Show every line from the entries that follow which holds the word "localparam".

::: Data for this task

===== src/rtl/spi_byte_master_if.sv =====
// Byte-offer handshake, receive strobe and SPI pins of spi_byte_master.
// The master modport is the design side; the slave modport is the user/board side.
interface spi_byte_master_if;
  logic       txReady;
  logic [7:0] tx;
  logic       oTxFull;
  logic       oBusy;
  logic       oRxReady;
  logic [7:0] oRx;
  logic       oSPIClk;
  logic       oSPIMOSI;
  logic       iSPIMISO;
  logic       oSPICS;

  modport master (
    input  txReady, tx, iSPIMISO,
    output oTxFull, oBusy, oRxReady, oRx, oSPIClk, oSPIMOSI, oSPICS
  );

  modport slave (
    output txReady, tx, iSPIMISO,
    input  oTxFull, oBusy, oRxReady, oRx, oSPIClk, oSPIMOSI, oSPICS
  );
endinterface


===== src/rtl/spi_byte_master.sv =====
// SPI mode-0 byte initiator, MSB first. A one-byte holding register lets the
// next byte queue up so multi-byte frames run back to back under one CS.
module spi_byte_master #(
  parameter int unsigned CLK_DIV = 4,
  parameter int unsigned CS_IDLE = 2
) (
  input  logic                  sysclk,
  input  logic                  reset,
  spi_byte_master_if.master     bus
);

  localparam logic [2:0] ST_IDLE  = 3'd0;
  localparam logic [2:0] ST_SETUP = 3'd1;
  localparam logic [2:0] ST_SHIFT = 3'd2;
  localparam logic [2:0] ST_END   = 3'd3;
  localparam logic [2:0] ST_GAP   = 3'd4;

  logic [2:0] state_q, state_d;
  logic [7:0] cnt_q, cnt_d;
  logic [2:0] bit_cnt_q, bit_cnt_d;
  logic [3:0] gap_cnt_q, gap_cnt_d;
  logic [7:0] hold_q, hold_d;
  logic       full_q, full_d;
  logic [7:0] tx_sh_q, tx_sh_d;
  logic [7:0] rx_sh_q, rx_sh_d;
  logic [7:0] rx_q, rx_d;
  logic       rx_rdy_q, rx_rdy_d;
  logic       sclk_q, sclk_d;
  logic       mosi_q, mosi_d;
  logic       cs_q, cs_d;
  logic       busy_q, busy_d;

  logic accept, run, tick, load;

  always_comb begin
    state_d   = state_q;
    bit_cnt_d = bit_cnt_q;
    gap_cnt_d = gap_cnt_q;
    hold_d    = hold_q;
    full_d    = full_q;
    tx_sh_d   = tx_sh_q;
    rx_sh_d   = rx_sh_q;
    rx_d      = rx_q;
    rx_rdy_d  = 1'b0;
    sclk_d    = sclk_q;
    mosi_d    = mosi_q;
    cs_d      = cs_q;
    busy_d    = busy_q;
    load      = 1'b0;

    accept = bus.txReady && !full_q;
    run    = (state_q != ST_IDLE);
    tick   = run && (cnt_q == 8'(CLK_DIV - 1));
    cnt_d  = (!run || tick) ? 8'd0 : cnt_q + 8'd1;

    case (state_q)
      ST_IDLE: begin
        if (full_q) begin
          load      = 1'b1;
          tx_sh_d   = hold_q;
          mosi_d    = hold_q[7];
          cs_d      = 1'b0;
          bit_cnt_d = 3'd0;
          state_d   = ST_SETUP;
        end
      end
      ST_SETUP: begin
        if (tick) begin
          sclk_d  = 1'b1;
          rx_sh_d = {rx_sh_q[6:0], bus.iSPIMISO};
          state_d = ST_SHIFT;
        end
      end
      ST_SHIFT: begin
        if (tick) begin
          if (!sclk_q) begin
            sclk_d  = 1'b1;
            rx_sh_d = {rx_sh_q[6:0], bus.iSPIMISO};
          end else begin
            sclk_d    = 1'b0;
            bit_cnt_d = bit_cnt_q + 3'd1;
            if (bit_cnt_q == 3'd7) begin
              rx_d     = rx_sh_q;
              rx_rdy_d = 1'b1;
              // A queued byte continues the frame with no CS gap; MOSI holds otherwise.
              if (full_q) begin
                load    = 1'b1;
                tx_sh_d = hold_q;
                mosi_d  = hold_q[7];
              end else begin
                state_d = ST_END;
              end
            end else begin
              mosi_d  = tx_sh_q[6];
              tx_sh_d = {tx_sh_q[6:0], 1'b0};
            end
          end
        end
      end
      ST_END: begin
        if (tick) begin
          cs_d      = 1'b1;
          gap_cnt_d = 4'd0;
          state_d   = ST_GAP;
        end
      end
      ST_GAP: begin
        if (tick) begin
          if (gap_cnt_q == 4'(CS_IDLE - 1)) begin
            state_d = ST_IDLE;
            if (!full_q) busy_d = 1'b0;
          end else begin
            gap_cnt_d = gap_cnt_q + 4'd1;
          end
        end
      end
      default: state_d = ST_IDLE;
    endcase

    // A new offer wins over a same-edge load, keeping the register full.
    if (accept) begin
      hold_d = bus.tx;
      full_d = 1'b1;
      busy_d = 1'b1;
    end else if (load) begin
      full_d = 1'b0;
    end
  end

  always_ff @(posedge sysclk or posedge reset) begin
    if (reset) begin
      state_q   <= ST_IDLE;
      cnt_q     <= 8'd0;
      bit_cnt_q <= 3'd0;
      gap_cnt_q <= 4'd0;
      hold_q    <= 8'd0;
      full_q    <= 1'b0;
      tx_sh_q   <= 8'd0;
      rx_sh_q   <= 8'd0;
      rx_q      <= 8'd0;
      rx_rdy_q  <= 1'b0;
      sclk_q    <= 1'b0;
      mosi_q    <= 1'b0;
      cs_q      <= 1'b1;
      busy_q    <= 1'b0;
    end else begin
      state_q   <= state_d;
      cnt_q     <= cnt_d;
      bit_cnt_q <= bit_cnt_d;
      gap_cnt_q <= gap_cnt_d;
      hold_q    <= hold_d;
      full_q    <= full_d;
      tx_sh_q   <= tx_sh_d;
      rx_sh_q   <= rx_sh_d;
      rx_q      <= rx_d;
      rx_rdy_q  <= rx_rdy_d;
      sclk_q    <= sclk_d;
      mosi_q    <= mosi_d;
      cs_q      <= cs_d;
      busy_q    <= busy_d;
    end
  end

  assign bus.oTxFull  = full_q;
  assign bus.oBusy    = busy_q;
  assign bus.oRxReady = rx_rdy_q;
  assign bus.oRx      = rx_q;
  assign bus.oSPIClk  = sclk_q;
  assign bus.oSPIMOSI = mosi_q;
  assign bus.oSPICS   = cs_q;

endmodule

===== src/flat_wrapper.sv =====
// flat-port wrapper written by rule: the top's interface ports become plain ports
module spi_byte_master_flat 
#(
  parameter int unsigned CLK_DIV = 4,
  parameter int unsigned CS_IDLE = 2
)
  (sysclk, reset, bus_txReady, bus_tx, bus_iSPIMISO, bus_oTxFull, bus_oBusy, bus_oRxReady, bus_oRx, bus_oSPIClk, bus_oSPIMOSI, bus_oSPICS);
  spi_byte_master_if bus_i ();
  input  logic sysclk;
  input  logic reset;
  input wire logic [$bits(bus_i.txReady)-1:0] bus_txReady;
  input wire logic [$bits(bus_i.tx)-1:0] bus_tx;
  input wire logic [$bits(bus_i.iSPIMISO)-1:0] bus_iSPIMISO;
  output wire logic [$bits(bus_i.oTxFull)-1:0] bus_oTxFull;
  output wire logic [$bits(bus_i.oBusy)-1:0] bus_oBusy;
  output wire logic [$bits(bus_i.oRxReady)-1:0] bus_oRxReady;
  output wire logic [$bits(bus_i.oRx)-1:0] bus_oRx;
  output wire logic [$bits(bus_i.oSPIClk)-1:0] bus_oSPIClk;
  output wire logic [$bits(bus_i.oSPIMOSI)-1:0] bus_oSPIMOSI;
  output wire logic [$bits(bus_i.oSPICS)-1:0] bus_oSPICS;
  assign bus_i.txReady = bus_txReady;
  assign bus_i.tx = bus_tx;
  assign bus_i.iSPIMISO = bus_iSPIMISO;
  assign bus_oTxFull = bus_i.oTxFull;
  assign bus_oBusy = bus_i.oBusy;
  assign bus_oRxReady = bus_i.oRxReady;
  assign bus_oRx = bus_i.oRx;
  assign bus_oSPIClk = bus_i.oSPIClk;
  assign bus_oSPIMOSI = bus_i.oSPIMOSI;
  assign bus_oSPICS = bus_i.oSPICS;
  spi_byte_master #(.CLK_DIV(CLK_DIV), .CS_IDLE(CS_IDLE)) u_core (.sysclk(sysclk), .reset(reset), .bus(bus_i));
endmodule

===== config.mk =====
export PLATFORM = sky130hd
export DESIGN_NAME = spi_byte_master_flat
export DESIGN_NICKNAME = d
export VERILOG_FILES = /design/src/rtl/spi_byte_master_if.sv /design/src/rtl/spi_byte_master.sv /design/src/flat_wrapper.sv
export SDC_FILE = /design/constraint.sdc
export NUM_CORES = 1
export LEC_CHECK = 0
export BUFFER_PORTS_ARGS = -buffer_cell sky130_fd_sc_hd__clkbuf_2
export CORE_MARGIN = 4
export CORE_UTILIZATION = 58
export CTS_CLUSTER_DIAMETER = 50
export DETAILED_ROUTE_END_ITERATION = 12
export GPL_TIMING_DRIVEN = 0
export MAX_ROUTING_LAYER = met4
export PLACE_DENSITY = 0.89
export SYNTH_ARGS = -nofsm -noshare
export SYNTH_HDL_FRONTEND = slang
export SYNTH_SLANG_ARGS = --single-unit

===== constraint.sdc =====
create_clock -name sysclk -period 2.55 [get_ports sysclk]
set_input_delay 0.6375 -clock sysclk [delete_from_list [all_inputs] [get_ports sysclk]]
set_output_delay 0.6375 -clock sysclk [all_outputs]
set_load 0.1 [all_outputs]

# Word-level counts from Yosys, hierarchy flattened
# Cells that the tools add are included.
# totals
in_bits,12
out_inout_bits,14
ff_bits,56
# classes
n_eq_ne,19
n_addsub,3
mux,55
n_reduce_logical,24
# op_table
op,n
2-to-1 mux 8 bit,8
2-to-1 mux 3 bit,12
case mux 8 bit (2 select lines),2
2-to-1 mux 1 bit,23
AND reduction 4 bit,5
"inequality test 2 x 1 -> 1 bit, second input constant",8
nonzero test 2 bit,8
case mux 3 bit (5 select lines),1
2-to-1 mux 4 bit,3
AND reduction 3 bit,3
AND reduction 9 bit,1
"adder 8 x 1 -> 8 bit, second input constant",1
"== test 8 x 2 -> 1 bit, second input constant",1
"inequality test 2 bit, second input constant",4
case mux 1 bit (2 select lines),4
case mux 4 bit (2 select lines),1
"== test 3 x 2 -> 1 bit, second input constant",2
"== test 3 bit, second input constant",2
case mux 3 bit (2 select lines),1
"adder 4 x 1 -> 4 bit, second input constant",1
"== test 4 x 1 -> 1 bit, second input constant",1
"adder 3 x 1 -> 3 bit, second input constant",1
"== test 3 x 1 -> 1 bit, second input constant",1
logical NOT 3 bit,1
4 further kinds,6

# Longest topological paths before layout
# Gate-level depths: netlist (run 1).
# logic_depth
word_depth,7
mapped_depth,7

# Worst setup path before layout (run 1)
# No wires, ideal clock.
# synth_timing
path_type,register to register
start,register u_core.sclk_q (netlist: u_core.bus.oSPIClk)
end,register u_core.rx_q[0] (netlist: u_core.bus.oRx[0])
path_stages_with_launch,4
arrival_ps,1920
n_path_buf,0
required_ps,2425
setup_time_ps,125
setup_slack_ps,504
path_cell_list,dfrtp_1 nand4_1 nor2_2 mux2_2
# synth_via
elab_chain_len,1
# synth_rtl
item,line_no,source
from (decl),spi_byte_master.sv:28,"logic sclk_q, sclk_d;"
from (signal assigned),spi_byte_master.sv:157,sclk_q <= sclk_d;
AND reduction 4 bit (no source line),-,
to (signal assigned),spi_byte_master.sv:155,rx_q <= rx_d;
to (decl),spi_byte_master.sv:26,"logic [7:0] rx_q, rx_d;"
# No other way between the ends.
# A chain may end at the register's enable or synchronous reset.

# Worst setup path in the final report (run 1)
# layout_timing
start,register u_core.cnt_q[0]
end,register u_core.rx_sh_q[0]
# layout_via
elab_chain_len,4
# layout_rtl
item,line_no,source
from (decl),spi_byte_master.sv:19,"logic [7:0] cnt_q, cnt_d;"
from (signal assigned),spi_byte_master.sv:148,cnt_q <= cnt_d;
== test 8 x 2 -> 1 bit *,spi_byte_master.sv:53,tick = run && (cnt_q == 8'(CLK_DIV - 1));
logical AND 1 bit *,spi_byte_master.sv:53,
inequality test 2 x 1 -> 1 bit (no source line),-,
AND reduction 4 bit (no source line) *,-,
to (signal assigned),spi_byte_master.sv:154,rx_sh_q <= rx_sh_d;
to (decl),spi_byte_master.sv:25,"logic [7:0] rx_sh_q, rx_sh_d;"
# Every way passes the cells marked *; elsewhere a longest branch is shown, timed or not.

==> results of run 1 <==
==> area by class of cell <==
class                      instances  area [um^2]
clock buffer                       6         72.6
inverter                           8         30.0
tap                               52         65.1
fill                             335         1460
clock inverter                     2         12.5
sequential                        55         1380
buffer                             9         57.6
multi-input combinational        148         1160
timing repair buffer              26          145
==> power groups by stage <==
stage	combinational [mW]	clock [mW]	sequential, mW
after global placement	1.18	0	1.33
after CTS	1.23	0.476	1.33
final	1.23	0.465	1.33
after global routing	1.35	0.508	1.37
after detailed placement	1.22	0	1.35
after floorplan	0.839	0	1.48
==> cells in the mapped netlist (all sizes together) <==
cell     instances
xnor2            2
and2             1
o21ai            7
mux2            24
or3b             2
xor2             5
nand4            2
a21oi            8
a21boi           1
nor3b            3
o41ai            3
mux2i           11
clkbuf           4
buf              5
ha               5
nor2            17
nand2b           8
a221oi           1
and3b            1
a21o             1
nor2b            4
or4              1
a2bb2oi          7
a31oi            3
a41oi            1
dfstp            1
o31ai            1
o2bb2ai          1
inv              8
nand2           11
or3              1
nor3             2
dfrtp           54
nand3           10
nor4             1
and3             2
and4             1
==> path summary, 6_finish.rpt <==
kind	end	start	slack, ns
setup / recovery	u_core.rx_sh_q[0]	u_core.cnt_q[0]	0.46
hold / removal	u_core.state_q[1]	reset	0.35
setup reg to reg	u_core.rx_sh_q[0]	u_core.cnt_q[0]	0.46
hold reg to reg	u_core.bus.oSPICS	u_core.bus.oSPICS	0.49
max in group asynchronous	u_core.cnt_q[2]	reset	1.65
min in group sysclk	u_core.bus.oSPICS	u_core.bus.oSPICS	0.49
==> worst reg2reg max path, stage by stage, from the launching register on <==
cell,delay (ns)
dfrtp_1,0.41
ha_1,0.29
nor3b_4,0.31
nand2_2,0.09
or3_1,0.39
buf_4,0.20
mux2_4,0.31
==> metal layers <==
layer	track usage	share of wire	wire length, um
met1	0.254	0.45	2150
met2	0.304	0.51	2400
met3	0.0356	0.027	127
met4	0.0466	0.013	61
met5	-	0	0
==> state kept, by name, summed over array words and instances, names as in the netlist <==
name,cells
u_core.bus.oSPIClk,1
u_core.gap_cnt_q,4
u_core.bus.oTxFull,1
u_core.bus.oRxReady,1
u_core.bit_cnt_q,3
u_core.cnt_q,8
u_core.tx_sh_q,7
u_core.bus.oRx,8
u_core.bus.oBusy,1
u_core.bus.oSPICS,1
u_core.rx_sh_q,8
u_core.state_q,3
u_core.hold_q,8
u_core.bus.oSPIMOSI,1
==> logic make-up (layout without fill, tap and decap cells) <==
kind of cell               after synthesis  after routing  synth area share
and+or+nand+nor                         67             67             0.149
AOI/OAI and AO/OA                       34             34            0.0900
DFF                                     55             55             0.524
buffers and inverters                   17             51            0.0333
muxes                                   35             35             0.156
xor gates and xnor gates                 7              7            0.0233
adders and majority gates                5              5            0.0238
==> results.cfg, run 1 <==
[setup_path]
critPathLaunchType = flop
crit_path_max_incr_delay_ns = 0.41
path_buf_inv = 1
path_delay_family = simple AND/OR/NAND/NOR gates
rr_worst_depth = 6
end_kind = flop
required_ns = 2.74
crit_type = flop to flop
timing.critical_path.cells = ha_1, nor3b_4, nand2_2, or3_1, buf_4, mux2_4
cp_max_fo = 8
slowest_stage = dfrtp_1
cp.depth = 6
arrival_ns = 2.29

[drt]
routedWlPerCell_um = 15.5
first_pass_iters = 4
antenna_left = 0
vias = 1756
first_iter_violations = 126
wirelength_mm = 4.74
drc_errors = 0
via_per_inst = 5.74

[final_layout]
area_delta_synth_final_pct = 11.2
stdcell_count = 306
layout-drive-gt1-share = 0.291
nets = 270
utilization = 0.667
antenna_cells = 0
final_common_cell = dfrtp_1
layout_common_cells = 54 x dfrtp_1, 25 x clkbuf_2, 16 x mux2_2
fin_area_mm2 = 0.00292

[power]
combPwrFrac = 0.405
p_sw_mw = 1.17
p_leak_nw = 1.36
total_power_mw = 3.03
seq_power_share = 0.441
power.density_mw_per_mm2 = 1030
clkPwrFrac = 0.154
switching_share = 0.387
peakVddDrop_v = 0.000535
intPower_mw = 1.85

[sta]
finalSetupViolCount = 0
fin_crit_ns = 2.09
clock.fmax_ghz = 0.477
clock_skew_ns = 0.00870
finalSetupTns_ns = 0
fin_crit_sh = 0.822
finalMaxSlewViolations = 0
max_slew_margin = 0.575
worstMarginPinSlew_ns = 0.637
rsz0062_at_grt = no
holdWs_ns = 0.351
hold_violations = 0
postLayoutSetupSlackWorst_ns = 0.455

[cts]
clockRootBuffer = clkbuf_8
htree_num_levels = 2
clock_sinks = 55
cts_tree = built
ctsResizeCount = 0
postCtsSetupBuffers = 0
cts_hold_buf = 0
cts_buffer_depth = 2
numCtsBuffers = 5
clk_latency_ns = 0.31
clk_pin_slew_ns = 0.10

[logic_synthesis]
synth.cell_area_mm2 = 0.00263
yosys_warnings = 0
synthCells = 220
yosysSeqAreaShare = 0.524
synth_area_leaders = dfrtp_1 51%, mux2_2 6.9%, mux2_4 4.6%
yosys_register_bits = 55
syn-num-nets = 237
synth_area_per_cell_um2 = 11.9
synth_top_area_cell = dfrtp_1
post_synth_num_cell_types = 45
synth_top_area_frac = 0.514

[floorplan]
initial_core_util = 0.600
io_pins = 26
rows = 24
die_y_um = 75.3
fp.dieW_um = 75.3
core_mm2 = 0.00438
die_area_mm2 = 0.00567

[min_path]
min_path_type = input pin to asynchronous set/reset pin

[placed_design]
preCtsSetupSlack_ns = 0.505
dpl_cell_area_mm2 = 0.00284
io_buffers = 25
dp.final_hpwl_mm = 3.41
gp_congestion = 0.846
dpl.cell_count = 298

[global_route]
overflow = 0
grt_usage = 0.190
grt_max_degree = 31
grt_pass1_wl_mm = 7.99
antenna_found_initial = 0
grt_pass1_vias = 1706

[outcome]
outcome = completed

[job]
drv_cap = 0
(Power assumes the default switching activity.)
==> inputs of run 2 (changes only) <==
==> constraint.sdc (replaced) <==
create_clock -name sysclk -period 2.02 [get_ports sysclk]
set_input_delay 0.505 -clock sysclk [delete_from_list [all_inputs] [get_ports sysclk]]
set_output_delay 0.505 -clock sysclk [all_outputs]
set_load 0.1 [all_outputs]
==> run 2 against run 1 <==
  * Routed wire length is 2.7% higher
  * Non-clock buffer count rose by 7
  * Sequential power is 28% higher
  * Sequential cell count is the same
  * Total power is 31% higher
  * Via count up 2.4%
  * Critical endpoint is now u_core.rx_sh_q[6]
  * Hold slack worse by 0.14 ns
  * Fmax increased by 7.1%
  * Global-route usage grew 0.53 points
  * Register-to-register slack lost 0.39 ns
==> results.cfg, run 2 (synthesized netlist as in run 1, its figures left out) <==
[outcome]
outcome = completed

[final_layout]
layout_common_cells = 52 x dfrtp_1, 25 x clkbuf_2, 16 x mux2_2
antenna_cells = 0
nets = 277
layout-drive-gt1-share = 0.331
stdcell_count = 312
final_common_cell = dfrtp_1
fin_area_mm2 = 0.00301
area_delta_synth_final_pct = 14.4

[job]
drv_cap = 0

[global_route]
grt_use_met1 = 0.243
grt_busiest_layer = met2
grt_use_met3 = 0.0422
grt_usage = 0.196
grt_pass1_vias = 1769
grt_util_met2 = 0.308
grt_pass1_wl_mm = 8.11
antenna_found_initial = 0
overflow = 0
grt_max_degree = 31

[floorplan]
fp.dieW_um = 75.3
io_pins = 26
rows = 24
die_y_um = 75.3
initial_core_util = 0.600
core_mm2 = 0.00438
die_area_mm2 = 0.00567

[setup_path]
critPathLaunchType = flop
cp_max_fo = 8
ff2ff_setup_slack_ns = 0.06
crit_type = flop to flop
arrival_ns = 2.15
end_kind = flop
required_ns = 2.22

[sta]
clock_skew_ns = 0.00818
postLayoutSetupSlackWorst_ns = 0.0639
finalSetupViolCount = 0
max_slew_margin = 0.592
finalSetupTns_ns = 0
fin_crit_sh = 0.968
finalMaxSlewViolations = 0
hold_violations = 0
clock.fmax_ghz = 0.511
fin_crit_ns = 1.96
worstMarginPinSlew_ns = 0.611

[cts]
cts_tree = built
cts_buffer_depth = 2
clk_pin_slew_ns = 0.10
clk_latency_ns = 0.31
clockRootBuffer = clkbuf_8
clock_sinks = 55
cts_hold_buf = 0
htree_num_levels = 2
numCtsBuffers = 5

[drt]
vias = 1799
wirelength_mm = 4.87
drc_errors = 0
routedWlPerCell_um = 15.6
antenna_left = 0
via_per_inst = 5.77
first_pass_iters = 4
first_iter_violations = 108

[power]
p_leak_nw = 1.40
power.density_mw_per_mm2 = 1320
total_power_mw = 3.96
peakVddDrop_v = 0.000652

[placed_design]
preCtsSetupSlack_ns = -0.0483
gp_congestion = 0.841
io_buffers = 25
dp.final_hpwl_mm = 3.29
dpl_cell_area_mm2 = 0.00284
dpl.cell_count = 298

[min_path]
min_path_type = input pin to asynchronous set/reset pin
-- run 2: cell count changes in the layout (fill, tap and decap cells not counted), sizes merged --
cell / before / now
buf: 6 / 13
clkinvlp: 1 / 0
-- run 2: area by class of cell --
type	count	area, um^2
Multi-Input combinational cell	148	1190
Clock buffer	6	82.6
Fill cell	308	1380
Tap cell	52	65.1
Buffer	9	57.6
Sequential cell	55	1380
Clock inverter	1	5.00
Inverter	8	30.0
Timing Repair Buffer	33	198
-- run 2: what timing repair did --
action,in CTS,in global routing
pin swaps,0,2
endpoints found under the setup margin,17,24
buffers inserted,1,6
gates resized for setup,2,4
-- run 2: layer usage --
layer	part of all wire	vias to the layer above	routed length [um]
met4	0.015	0	72
met5	0	-	0
met1	0.45	902	2200
met3	0.038	6	186
li1	-	857	-
met2	0.50	34	2410
-- run 2: final timing paths --
| kind | start | end | depth (start not counted) |
|---|---|---|---|
| worst max-delay path | u_core.cnt_q[7] | u_core.rx_sh_q[6] | 5 |
| worst min-delay path | reset | u_core.state_q[1] | 2 |
| worst max register to register | u_core.cnt_q[7] | u_core.rx_sh_q[6] | 5 |
| worst min register to register | u_core.bus.oSPICS | u_core.bus.oSPICS | 2 |
| max in group asynchronous | reset | u_core.bus.oSPIClk | 3 |
| min in group sysclk | bus_tx[2] | u_core.hold_q[2] | 2 |
-- run 2: critical path, stage by stage (launching register included) --
cell     delay (ns)
dfrtp_1        0.43
nor4_4         0.43
nand2_2        0.10
or3_1          0.37
buf_4          0.20
mux2_4         0.31
-- run 2: power by group --
group / switching, mW / total (mW) / internal, mW
Clock: 0.346 / 0.616 / 0.270
Sequential: 0.264 / 1.70 / 1.43
Combinational: 0.911 / 1.65 / 0.740
-- run 2: stage by stage --
stage / hold slack (ns) / utilization
final: 0.212 / 0.686
after global routing: 0.249 / 0.686
after CTS: 0.232 / 0.671
after detailed placement: 0.476 / 0.648
after global placement: 0.462 / 0.643
after floorplan: 0.440 / -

::::::

-- Finished exercise --
  localparam logic [2:0] ST_IDLE  = 3'd0;
  localparam logic [2:0] ST_SETUP = 3'd1;
  localparam logic [2:0] ST_SHIFT = 3'd2;
  localparam logic [2:0] ST_END   = 3'd3;
  localparam logic [2:0] ST_GAP   = 3'd4;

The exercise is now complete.